===== DATA TO PROCESS =====

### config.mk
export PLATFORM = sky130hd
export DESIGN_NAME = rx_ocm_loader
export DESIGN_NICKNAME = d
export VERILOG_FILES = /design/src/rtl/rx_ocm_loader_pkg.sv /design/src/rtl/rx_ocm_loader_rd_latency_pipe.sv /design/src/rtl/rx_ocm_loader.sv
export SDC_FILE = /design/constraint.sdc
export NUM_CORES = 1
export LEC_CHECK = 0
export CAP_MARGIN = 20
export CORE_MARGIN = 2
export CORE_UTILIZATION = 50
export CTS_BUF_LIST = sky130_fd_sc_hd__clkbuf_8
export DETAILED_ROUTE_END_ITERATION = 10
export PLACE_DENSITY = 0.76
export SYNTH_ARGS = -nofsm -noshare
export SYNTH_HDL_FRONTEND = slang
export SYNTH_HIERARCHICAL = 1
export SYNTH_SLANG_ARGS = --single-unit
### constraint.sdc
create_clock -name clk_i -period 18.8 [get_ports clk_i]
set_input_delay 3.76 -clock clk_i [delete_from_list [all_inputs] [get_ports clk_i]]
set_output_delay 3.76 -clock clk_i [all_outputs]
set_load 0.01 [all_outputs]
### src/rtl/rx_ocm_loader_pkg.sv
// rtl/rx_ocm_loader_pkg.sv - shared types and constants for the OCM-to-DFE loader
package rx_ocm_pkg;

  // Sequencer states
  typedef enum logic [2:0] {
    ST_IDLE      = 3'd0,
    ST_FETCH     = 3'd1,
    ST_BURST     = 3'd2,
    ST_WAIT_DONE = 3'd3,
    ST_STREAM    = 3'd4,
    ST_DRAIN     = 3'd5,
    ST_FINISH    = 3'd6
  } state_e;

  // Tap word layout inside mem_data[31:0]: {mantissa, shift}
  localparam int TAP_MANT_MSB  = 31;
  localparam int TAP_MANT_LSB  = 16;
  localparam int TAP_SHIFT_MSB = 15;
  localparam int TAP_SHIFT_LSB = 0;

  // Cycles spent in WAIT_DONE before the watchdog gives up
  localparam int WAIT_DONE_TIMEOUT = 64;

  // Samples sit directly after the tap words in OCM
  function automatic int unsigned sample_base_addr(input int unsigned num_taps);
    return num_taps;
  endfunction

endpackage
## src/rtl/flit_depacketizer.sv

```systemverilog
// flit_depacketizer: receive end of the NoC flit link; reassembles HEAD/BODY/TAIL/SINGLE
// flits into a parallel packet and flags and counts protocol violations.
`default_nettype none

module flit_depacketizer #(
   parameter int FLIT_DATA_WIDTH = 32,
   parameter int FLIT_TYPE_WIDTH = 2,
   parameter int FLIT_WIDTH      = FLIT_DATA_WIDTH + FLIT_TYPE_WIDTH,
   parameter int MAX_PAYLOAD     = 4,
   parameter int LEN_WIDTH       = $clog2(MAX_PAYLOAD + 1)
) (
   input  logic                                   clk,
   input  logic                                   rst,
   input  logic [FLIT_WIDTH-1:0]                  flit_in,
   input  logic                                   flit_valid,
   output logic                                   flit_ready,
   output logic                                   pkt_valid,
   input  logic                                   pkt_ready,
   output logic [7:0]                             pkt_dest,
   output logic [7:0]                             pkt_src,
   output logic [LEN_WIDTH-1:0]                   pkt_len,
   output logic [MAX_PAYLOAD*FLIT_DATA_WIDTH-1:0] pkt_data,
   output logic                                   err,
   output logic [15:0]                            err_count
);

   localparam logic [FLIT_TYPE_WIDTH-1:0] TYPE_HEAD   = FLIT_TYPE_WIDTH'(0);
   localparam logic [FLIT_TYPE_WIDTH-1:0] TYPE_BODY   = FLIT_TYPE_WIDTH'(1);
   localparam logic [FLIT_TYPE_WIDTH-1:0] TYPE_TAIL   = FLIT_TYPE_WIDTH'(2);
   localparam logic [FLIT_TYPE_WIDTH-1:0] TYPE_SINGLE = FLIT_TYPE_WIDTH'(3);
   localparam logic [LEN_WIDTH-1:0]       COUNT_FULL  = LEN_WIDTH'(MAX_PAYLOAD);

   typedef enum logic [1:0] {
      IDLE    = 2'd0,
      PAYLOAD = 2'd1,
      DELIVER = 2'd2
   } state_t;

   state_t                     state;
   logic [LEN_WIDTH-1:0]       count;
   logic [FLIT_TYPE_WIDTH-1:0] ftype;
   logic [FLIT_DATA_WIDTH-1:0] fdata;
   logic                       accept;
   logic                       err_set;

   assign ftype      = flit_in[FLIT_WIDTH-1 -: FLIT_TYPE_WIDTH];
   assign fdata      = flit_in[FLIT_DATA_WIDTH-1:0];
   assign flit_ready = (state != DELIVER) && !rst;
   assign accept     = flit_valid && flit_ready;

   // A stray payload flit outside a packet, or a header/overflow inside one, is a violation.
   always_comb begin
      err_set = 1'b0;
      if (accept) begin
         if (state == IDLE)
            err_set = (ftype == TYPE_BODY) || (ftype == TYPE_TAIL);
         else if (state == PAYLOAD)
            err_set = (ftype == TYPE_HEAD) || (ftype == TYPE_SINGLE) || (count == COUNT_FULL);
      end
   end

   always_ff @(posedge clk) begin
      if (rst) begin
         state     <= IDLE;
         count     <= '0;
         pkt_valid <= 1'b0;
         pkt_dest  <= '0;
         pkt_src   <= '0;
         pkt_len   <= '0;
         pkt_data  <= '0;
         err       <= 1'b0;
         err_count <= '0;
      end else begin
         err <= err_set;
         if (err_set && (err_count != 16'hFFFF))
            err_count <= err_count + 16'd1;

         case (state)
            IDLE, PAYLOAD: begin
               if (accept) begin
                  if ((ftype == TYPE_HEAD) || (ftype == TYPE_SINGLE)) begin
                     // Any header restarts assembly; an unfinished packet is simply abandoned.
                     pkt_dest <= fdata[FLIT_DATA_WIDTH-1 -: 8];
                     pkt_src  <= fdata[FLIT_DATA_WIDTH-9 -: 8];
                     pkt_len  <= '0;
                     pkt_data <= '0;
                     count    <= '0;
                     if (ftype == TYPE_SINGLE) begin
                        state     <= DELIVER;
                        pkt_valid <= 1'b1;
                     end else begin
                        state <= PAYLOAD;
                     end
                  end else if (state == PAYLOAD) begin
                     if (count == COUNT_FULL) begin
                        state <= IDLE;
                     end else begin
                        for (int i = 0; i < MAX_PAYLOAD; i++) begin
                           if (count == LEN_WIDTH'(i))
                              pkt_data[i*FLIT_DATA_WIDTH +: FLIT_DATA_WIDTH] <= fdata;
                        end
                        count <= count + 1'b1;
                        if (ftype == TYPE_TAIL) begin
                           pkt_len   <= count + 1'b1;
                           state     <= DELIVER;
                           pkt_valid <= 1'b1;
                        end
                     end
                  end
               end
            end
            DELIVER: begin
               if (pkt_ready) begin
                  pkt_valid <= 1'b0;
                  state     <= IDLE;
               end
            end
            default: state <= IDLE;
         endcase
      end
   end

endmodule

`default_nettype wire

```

=====

## DESCRIPTION OF THE TASK
The task requires that all the material be restated word for word.

## OUTPUT OF THE EXERCISE
### config.mk
export PLATFORM = sky130hd
export DESIGN_NAME = rx_ocm_loader
export DESIGN_NICKNAME = d
export VERILOG_FILES = /design/src/rtl/rx_ocm_loader_pkg.sv /design/src/rtl/rx_ocm_loader_rd_latency_pipe.sv /design/src/rtl/rx_ocm_loader.sv
export SDC_FILE = /design/constraint.sdc
export NUM_CORES = 1
export LEC_CHECK = 0
export CAP_MARGIN = 20
export CORE_MARGIN = 2
export CORE_UTILIZATION = 50
export CTS_BUF_LIST = sky130_fd_sc_hd__clkbuf_8
export DETAILED_ROUTE_END_ITERATION = 10
export PLACE_DENSITY = 0.76
export SYNTH_ARGS = -nofsm -noshare
export SYNTH_HDL_FRONTEND = slang
export SYNTH_HIERARCHICAL = 1
export SYNTH_SLANG_ARGS = --single-unit
### constraint.sdc
create_clock -name clk_i -period 18.8 [get_ports clk_i]
set_input_delay 3.76 -clock clk_i [delete_from_list [all_inputs] [get_ports clk_i]]
set_output_delay 3.76 -clock clk_i [all_outputs]
set_load 0.01 [all_outputs]
### src/rtl/rx_ocm_loader_pkg.sv
// rtl/rx_ocm_loader_pkg.sv - shared types and constants for the OCM-to-DFE loader
package rx_ocm_pkg;

  // Sequencer states
  typedef enum logic [2:0] {
    ST_IDLE      = 3'd0,
    ST_FETCH     = 3'd1,
    ST_BURST     = 3'd2,
    ST_WAIT_DONE = 3'd3,
    ST_STREAM    = 3'd4,
    ST_DRAIN     = 3'd5,
    ST_FINISH    = 3'd6
  } state_e;

  // Tap word layout inside mem_data[31:0]: {mantissa, shift}
  localparam int TAP_MANT_MSB  = 31;
  localparam int TAP_MANT_LSB  = 16;
  localparam int TAP_SHIFT_MSB = 15;
  localparam int TAP_SHIFT_LSB = 0;

  // Cycles spent in WAIT_DONE before the watchdog gives up
  localparam int WAIT_DONE_TIMEOUT = 64;

  // Samples sit directly after the tap words in OCM
  function automatic int unsigned sample_base_addr(input int unsigned num_taps);
    return num_taps;
  endfunction

endpackage
## src/rtl/flit_depacketizer.sv

```systemverilog
// flit_depacketizer: receive end of the NoC flit link; reassembles HEAD/BODY/TAIL/SINGLE
// flits into a parallel packet and flags and counts protocol violations.
`default_nettype none

module flit_depacketizer #(
   parameter int FLIT_DATA_WIDTH = 32,
   parameter int FLIT_TYPE_WIDTH = 2,
   parameter int FLIT_WIDTH      = FLIT_DATA_WIDTH + FLIT_TYPE_WIDTH,
   parameter int MAX_PAYLOAD     = 4,
   parameter int LEN_WIDTH       = $clog2(MAX_PAYLOAD + 1)
) (
   input  logic                                   clk,
   input  logic                                   rst,
   input  logic [FLIT_WIDTH-1:0]                  flit_in,
   input  logic                                   flit_valid,
   output logic                                   flit_ready,
   output logic                                   pkt_valid,
   input  logic                                   pkt_ready,
   output logic [7:0]                             pkt_dest,
   output logic [7:0]                             pkt_src,
   output logic [LEN_WIDTH-1:0]                   pkt_len,
   output logic [MAX_PAYLOAD*FLIT_DATA_WIDTH-1:0] pkt_data,
   output logic                                   err,
   output logic [15:0]                            err_count
);

   localparam logic [FLIT_TYPE_WIDTH-1:0] TYPE_HEAD   = FLIT_TYPE_WIDTH'(0);
   localparam logic [FLIT_TYPE_WIDTH-1:0] TYPE_BODY   = FLIT_TYPE_WIDTH'(1);
   localparam logic [FLIT_TYPE_WIDTH-1:0] TYPE_TAIL   = FLIT_TYPE_WIDTH'(2);
   localparam logic [FLIT_TYPE_WIDTH-1:0] TYPE_SINGLE = FLIT_TYPE_WIDTH'(3);
   localparam logic [LEN_WIDTH-1:0]       COUNT_FULL  = LEN_WIDTH'(MAX_PAYLOAD);

   typedef enum logic [1:0] {
      IDLE    = 2'd0,
      PAYLOAD = 2'd1,
      DELIVER = 2'd2
   } state_t;

   state_t                     state;
   logic [LEN_WIDTH-1:0]       count;
   logic [FLIT_TYPE_WIDTH-1:0] ftype;
   logic [FLIT_DATA_WIDTH-1:0] fdata;
   logic                       accept;
   logic                       err_set;

   assign ftype      = flit_in[FLIT_WIDTH-1 -: FLIT_TYPE_WIDTH];
   assign fdata      = flit_in[FLIT_DATA_WIDTH-1:0];
   assign flit_ready = (state != DELIVER) && !rst;
   assign accept     = flit_valid && flit_ready;

   // A stray payload flit outside a packet, or a header/overflow inside one, is a violation.
   always_comb begin
      err_set = 1'b0;
      if (accept) begin
         if (state == IDLE)
            err_set = (ftype == TYPE_BODY) || (ftype == TYPE_TAIL);
         else if (state == PAYLOAD)
            err_set = (ftype == TYPE_HEAD) || (ftype == TYPE_SINGLE) || (count == COUNT_FULL);
      end
   end

   always_ff @(posedge clk) begin
      if (rst) begin
         state     <= IDLE;
         count     <= '0;
         pkt_valid <= 1'b0;
         pkt_dest  <= '0;
         pkt_src   <= '0;
         pkt_len   <= '0;
         pkt_data  <= '0;
         err       <= 1'b0;
         err_count <= '0;
      end else begin
         err <= err_set;
         if (err_set && (err_count != 16'hFFFF))
            err_count <= err_count + 16'd1;

         case (state)
            IDLE, PAYLOAD: begin
               if (accept) begin
                  if ((ftype == TYPE_HEAD) || (ftype == TYPE_SINGLE)) begin
                     // Any header restarts assembly; an unfinished packet is simply abandoned.
                     pkt_dest <= fdata[FLIT_DATA_WIDTH-1 -: 8];
                     pkt_src  <= fdata[FLIT_DATA_WIDTH-9 -: 8];
                     pkt_len  <= '0;
                     pkt_data <= '0;
                     count    <= '0;
                     if (ftype == TYPE_SINGLE) begin
                        state     <= DELIVER;
                        pkt_valid <= 1'b1;
                     end else begin
                        state <= PAYLOAD;
                     end
                  end else if (state == PAYLOAD) begin
                     if (count == COUNT_FULL) begin
                        state <= IDLE;
                     end else begin
                        for (int i = 0; i < MAX_PAYLOAD; i++) begin
                           if (count == LEN_WIDTH'(i))
                              pkt_data[i*FLIT_DATA_WIDTH +: FLIT_DATA_WIDTH] <= fdata;
                        end
                        count <= count + 1'b1;
                        if (ftype == TYPE_TAIL) begin
                           pkt_len   <= count + 1'b1;
                           state     <= DELIVER;
                           pkt_valid <= 1'b1;
                        end
                     end
                  end
               end
            end
            DELIVER: begin
               if (pkt_ready) begin
                  pkt_valid <= 1'b0;
                  state     <= IDLE;
               end
            end
            default: state <= IDLE;
         endcase
      end
   end

endmodule

`default_nettype wire

```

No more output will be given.